━━━ Dataset entries

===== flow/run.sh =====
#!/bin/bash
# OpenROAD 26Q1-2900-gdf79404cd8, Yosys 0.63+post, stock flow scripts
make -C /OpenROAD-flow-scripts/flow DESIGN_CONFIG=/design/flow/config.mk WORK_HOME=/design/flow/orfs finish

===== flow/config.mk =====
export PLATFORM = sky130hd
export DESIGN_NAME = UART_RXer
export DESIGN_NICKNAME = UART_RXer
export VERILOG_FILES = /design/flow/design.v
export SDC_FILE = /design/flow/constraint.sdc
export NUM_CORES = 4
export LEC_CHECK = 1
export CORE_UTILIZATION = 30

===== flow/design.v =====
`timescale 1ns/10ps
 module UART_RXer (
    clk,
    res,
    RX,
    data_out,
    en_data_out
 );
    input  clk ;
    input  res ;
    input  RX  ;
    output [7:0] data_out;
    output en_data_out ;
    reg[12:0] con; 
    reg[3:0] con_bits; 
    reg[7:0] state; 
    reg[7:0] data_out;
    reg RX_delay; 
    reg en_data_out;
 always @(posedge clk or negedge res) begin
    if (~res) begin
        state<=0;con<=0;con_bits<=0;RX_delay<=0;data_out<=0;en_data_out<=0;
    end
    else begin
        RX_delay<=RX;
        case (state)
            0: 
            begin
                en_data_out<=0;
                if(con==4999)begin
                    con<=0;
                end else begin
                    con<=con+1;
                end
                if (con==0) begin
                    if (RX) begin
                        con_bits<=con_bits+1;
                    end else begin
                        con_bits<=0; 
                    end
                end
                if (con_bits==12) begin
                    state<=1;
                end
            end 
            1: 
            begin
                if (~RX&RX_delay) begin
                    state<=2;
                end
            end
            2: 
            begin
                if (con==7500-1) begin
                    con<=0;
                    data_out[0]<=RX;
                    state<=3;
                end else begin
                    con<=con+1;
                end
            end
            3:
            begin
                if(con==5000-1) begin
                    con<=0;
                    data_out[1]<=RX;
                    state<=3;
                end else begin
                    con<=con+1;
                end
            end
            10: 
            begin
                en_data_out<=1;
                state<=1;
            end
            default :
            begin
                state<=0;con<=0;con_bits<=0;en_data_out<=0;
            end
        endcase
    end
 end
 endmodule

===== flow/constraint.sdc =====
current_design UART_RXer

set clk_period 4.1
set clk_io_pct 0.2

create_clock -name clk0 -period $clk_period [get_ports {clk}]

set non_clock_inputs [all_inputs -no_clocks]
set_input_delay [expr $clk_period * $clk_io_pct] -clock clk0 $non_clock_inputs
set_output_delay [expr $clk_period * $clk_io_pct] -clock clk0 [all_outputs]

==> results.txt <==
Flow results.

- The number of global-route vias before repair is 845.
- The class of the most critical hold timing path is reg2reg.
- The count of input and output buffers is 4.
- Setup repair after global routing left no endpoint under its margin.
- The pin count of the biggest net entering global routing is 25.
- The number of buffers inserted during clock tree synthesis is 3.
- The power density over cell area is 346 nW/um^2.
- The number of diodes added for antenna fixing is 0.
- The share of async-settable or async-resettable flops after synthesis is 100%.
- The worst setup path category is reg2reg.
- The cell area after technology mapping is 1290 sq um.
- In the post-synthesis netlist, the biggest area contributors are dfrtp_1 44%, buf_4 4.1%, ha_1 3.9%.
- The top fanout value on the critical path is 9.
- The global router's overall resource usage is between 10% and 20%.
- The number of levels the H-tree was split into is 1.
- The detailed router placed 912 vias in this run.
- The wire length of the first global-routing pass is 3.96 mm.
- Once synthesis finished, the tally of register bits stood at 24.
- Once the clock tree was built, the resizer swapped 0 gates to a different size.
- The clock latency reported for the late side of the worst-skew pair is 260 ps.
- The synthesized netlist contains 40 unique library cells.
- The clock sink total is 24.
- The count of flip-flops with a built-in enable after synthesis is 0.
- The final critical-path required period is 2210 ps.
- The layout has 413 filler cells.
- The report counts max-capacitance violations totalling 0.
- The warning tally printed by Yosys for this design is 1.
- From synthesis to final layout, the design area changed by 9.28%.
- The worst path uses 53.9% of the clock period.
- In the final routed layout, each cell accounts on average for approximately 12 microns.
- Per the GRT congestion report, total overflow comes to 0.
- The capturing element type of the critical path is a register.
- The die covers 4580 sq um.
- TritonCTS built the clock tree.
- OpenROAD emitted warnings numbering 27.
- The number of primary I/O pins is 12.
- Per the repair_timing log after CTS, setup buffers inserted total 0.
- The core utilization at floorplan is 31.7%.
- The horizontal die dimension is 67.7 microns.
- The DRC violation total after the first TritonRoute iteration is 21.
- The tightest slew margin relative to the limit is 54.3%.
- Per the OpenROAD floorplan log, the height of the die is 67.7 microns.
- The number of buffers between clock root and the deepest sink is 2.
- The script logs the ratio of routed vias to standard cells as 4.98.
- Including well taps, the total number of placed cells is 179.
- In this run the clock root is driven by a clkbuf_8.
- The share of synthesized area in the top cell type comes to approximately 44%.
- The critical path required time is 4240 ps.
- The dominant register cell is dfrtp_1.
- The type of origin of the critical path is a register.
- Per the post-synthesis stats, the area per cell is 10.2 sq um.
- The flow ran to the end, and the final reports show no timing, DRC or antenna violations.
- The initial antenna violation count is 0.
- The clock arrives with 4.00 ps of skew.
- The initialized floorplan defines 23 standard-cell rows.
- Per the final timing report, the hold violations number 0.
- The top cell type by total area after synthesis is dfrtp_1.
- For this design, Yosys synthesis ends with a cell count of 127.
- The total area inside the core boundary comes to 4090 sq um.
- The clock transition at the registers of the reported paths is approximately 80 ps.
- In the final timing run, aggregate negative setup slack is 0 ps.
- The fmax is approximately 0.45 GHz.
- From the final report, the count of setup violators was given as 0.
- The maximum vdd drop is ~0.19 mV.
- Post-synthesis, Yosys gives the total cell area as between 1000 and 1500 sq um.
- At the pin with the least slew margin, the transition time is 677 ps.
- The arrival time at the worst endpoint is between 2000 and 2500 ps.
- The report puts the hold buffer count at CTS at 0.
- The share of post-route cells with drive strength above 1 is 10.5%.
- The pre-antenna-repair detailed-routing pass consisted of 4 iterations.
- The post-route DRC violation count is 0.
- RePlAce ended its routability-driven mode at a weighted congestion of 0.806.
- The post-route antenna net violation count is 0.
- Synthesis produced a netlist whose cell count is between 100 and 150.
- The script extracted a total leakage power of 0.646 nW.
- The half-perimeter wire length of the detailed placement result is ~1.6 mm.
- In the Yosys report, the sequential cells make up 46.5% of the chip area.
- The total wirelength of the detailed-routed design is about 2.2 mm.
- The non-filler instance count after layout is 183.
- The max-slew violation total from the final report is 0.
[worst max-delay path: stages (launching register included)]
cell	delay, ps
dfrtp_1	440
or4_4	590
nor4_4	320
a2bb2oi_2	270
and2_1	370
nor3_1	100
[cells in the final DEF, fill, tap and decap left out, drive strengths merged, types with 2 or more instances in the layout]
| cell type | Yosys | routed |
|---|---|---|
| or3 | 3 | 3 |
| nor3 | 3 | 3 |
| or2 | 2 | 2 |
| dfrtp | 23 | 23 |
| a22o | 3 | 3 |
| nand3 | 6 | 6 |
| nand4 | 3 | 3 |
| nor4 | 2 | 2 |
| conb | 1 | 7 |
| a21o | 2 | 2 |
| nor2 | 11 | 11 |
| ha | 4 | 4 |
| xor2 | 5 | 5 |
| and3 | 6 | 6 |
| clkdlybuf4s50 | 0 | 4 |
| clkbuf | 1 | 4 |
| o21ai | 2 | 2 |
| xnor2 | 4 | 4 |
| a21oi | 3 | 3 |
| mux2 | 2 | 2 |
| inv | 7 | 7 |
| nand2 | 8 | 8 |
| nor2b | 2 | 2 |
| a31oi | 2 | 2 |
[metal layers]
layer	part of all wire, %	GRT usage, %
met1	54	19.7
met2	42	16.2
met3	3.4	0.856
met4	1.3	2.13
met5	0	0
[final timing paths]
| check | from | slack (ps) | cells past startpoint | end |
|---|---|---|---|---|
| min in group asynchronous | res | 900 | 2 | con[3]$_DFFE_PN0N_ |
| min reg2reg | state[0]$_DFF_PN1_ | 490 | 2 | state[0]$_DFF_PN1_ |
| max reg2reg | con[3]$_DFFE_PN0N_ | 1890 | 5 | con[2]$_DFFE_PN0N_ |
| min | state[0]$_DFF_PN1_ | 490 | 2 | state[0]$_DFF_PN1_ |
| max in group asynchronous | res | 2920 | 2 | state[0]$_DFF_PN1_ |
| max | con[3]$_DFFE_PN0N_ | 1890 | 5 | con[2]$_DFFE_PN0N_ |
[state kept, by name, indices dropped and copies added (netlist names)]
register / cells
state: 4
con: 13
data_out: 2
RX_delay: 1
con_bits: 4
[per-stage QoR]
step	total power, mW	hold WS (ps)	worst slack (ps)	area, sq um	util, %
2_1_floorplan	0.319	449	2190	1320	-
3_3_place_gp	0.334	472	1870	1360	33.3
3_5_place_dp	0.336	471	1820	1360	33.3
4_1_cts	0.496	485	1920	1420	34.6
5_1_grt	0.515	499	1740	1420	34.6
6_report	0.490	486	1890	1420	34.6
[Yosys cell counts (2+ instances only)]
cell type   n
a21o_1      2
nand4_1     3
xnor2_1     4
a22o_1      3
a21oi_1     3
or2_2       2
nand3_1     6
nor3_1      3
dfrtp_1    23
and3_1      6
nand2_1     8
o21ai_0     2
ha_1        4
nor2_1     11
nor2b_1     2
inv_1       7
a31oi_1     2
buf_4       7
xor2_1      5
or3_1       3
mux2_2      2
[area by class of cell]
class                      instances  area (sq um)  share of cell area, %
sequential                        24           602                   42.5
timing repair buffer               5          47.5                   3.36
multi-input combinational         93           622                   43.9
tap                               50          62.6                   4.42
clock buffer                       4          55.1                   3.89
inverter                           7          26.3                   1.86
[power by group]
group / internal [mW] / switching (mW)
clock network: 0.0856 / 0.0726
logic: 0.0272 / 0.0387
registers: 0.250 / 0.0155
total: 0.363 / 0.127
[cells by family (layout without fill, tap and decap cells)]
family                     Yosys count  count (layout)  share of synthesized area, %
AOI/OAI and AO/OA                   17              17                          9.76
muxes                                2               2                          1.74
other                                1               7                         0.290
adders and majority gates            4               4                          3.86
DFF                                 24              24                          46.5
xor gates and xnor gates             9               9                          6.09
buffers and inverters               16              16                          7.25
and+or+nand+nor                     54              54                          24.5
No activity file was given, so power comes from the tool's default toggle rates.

━━━━━━
━━━ Dataset entries

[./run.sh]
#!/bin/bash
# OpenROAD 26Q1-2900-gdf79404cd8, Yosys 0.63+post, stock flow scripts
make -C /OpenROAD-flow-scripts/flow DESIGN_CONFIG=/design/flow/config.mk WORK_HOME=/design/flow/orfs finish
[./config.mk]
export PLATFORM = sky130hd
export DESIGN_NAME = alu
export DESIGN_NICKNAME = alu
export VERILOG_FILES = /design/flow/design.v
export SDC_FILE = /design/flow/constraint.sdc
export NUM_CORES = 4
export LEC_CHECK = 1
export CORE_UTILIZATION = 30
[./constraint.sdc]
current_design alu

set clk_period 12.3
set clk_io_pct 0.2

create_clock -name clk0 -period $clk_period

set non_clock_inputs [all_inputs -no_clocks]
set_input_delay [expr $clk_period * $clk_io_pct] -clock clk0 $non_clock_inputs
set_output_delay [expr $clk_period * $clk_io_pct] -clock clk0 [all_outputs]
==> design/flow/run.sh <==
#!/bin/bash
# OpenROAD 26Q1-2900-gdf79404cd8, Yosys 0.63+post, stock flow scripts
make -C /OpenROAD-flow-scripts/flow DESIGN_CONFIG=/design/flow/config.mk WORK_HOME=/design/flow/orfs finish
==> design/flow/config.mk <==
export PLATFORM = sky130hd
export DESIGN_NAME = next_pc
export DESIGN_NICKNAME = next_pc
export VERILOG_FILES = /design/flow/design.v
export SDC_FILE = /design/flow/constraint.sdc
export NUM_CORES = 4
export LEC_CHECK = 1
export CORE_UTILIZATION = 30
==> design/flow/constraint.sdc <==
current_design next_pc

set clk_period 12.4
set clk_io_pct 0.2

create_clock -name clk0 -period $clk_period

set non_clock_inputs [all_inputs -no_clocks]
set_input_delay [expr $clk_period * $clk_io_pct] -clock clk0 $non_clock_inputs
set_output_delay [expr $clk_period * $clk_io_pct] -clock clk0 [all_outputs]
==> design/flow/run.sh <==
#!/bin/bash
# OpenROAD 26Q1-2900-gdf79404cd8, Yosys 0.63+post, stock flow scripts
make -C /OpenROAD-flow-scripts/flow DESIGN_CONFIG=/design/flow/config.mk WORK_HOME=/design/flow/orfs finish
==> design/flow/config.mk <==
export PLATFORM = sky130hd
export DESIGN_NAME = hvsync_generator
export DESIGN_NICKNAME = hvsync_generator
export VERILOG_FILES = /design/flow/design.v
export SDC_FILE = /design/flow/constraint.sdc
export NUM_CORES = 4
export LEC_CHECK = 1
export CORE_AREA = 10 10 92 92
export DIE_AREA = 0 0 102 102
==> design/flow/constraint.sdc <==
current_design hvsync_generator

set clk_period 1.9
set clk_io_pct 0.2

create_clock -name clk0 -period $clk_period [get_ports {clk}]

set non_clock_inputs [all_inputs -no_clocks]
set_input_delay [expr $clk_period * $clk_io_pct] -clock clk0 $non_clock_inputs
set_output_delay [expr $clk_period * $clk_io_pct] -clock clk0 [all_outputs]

━━━━━━

Your assignment:
A line qualifies when it holds the word "biggest"; report all qualifying lines from the records above.

Solution for this problem:
- The pin count of the biggest net entering global routing is 25.
- In the post-synthesis netlist, the biggest area contributors are dfrtp_1 44%, buf_4 4.1%, ha_1 3.9%.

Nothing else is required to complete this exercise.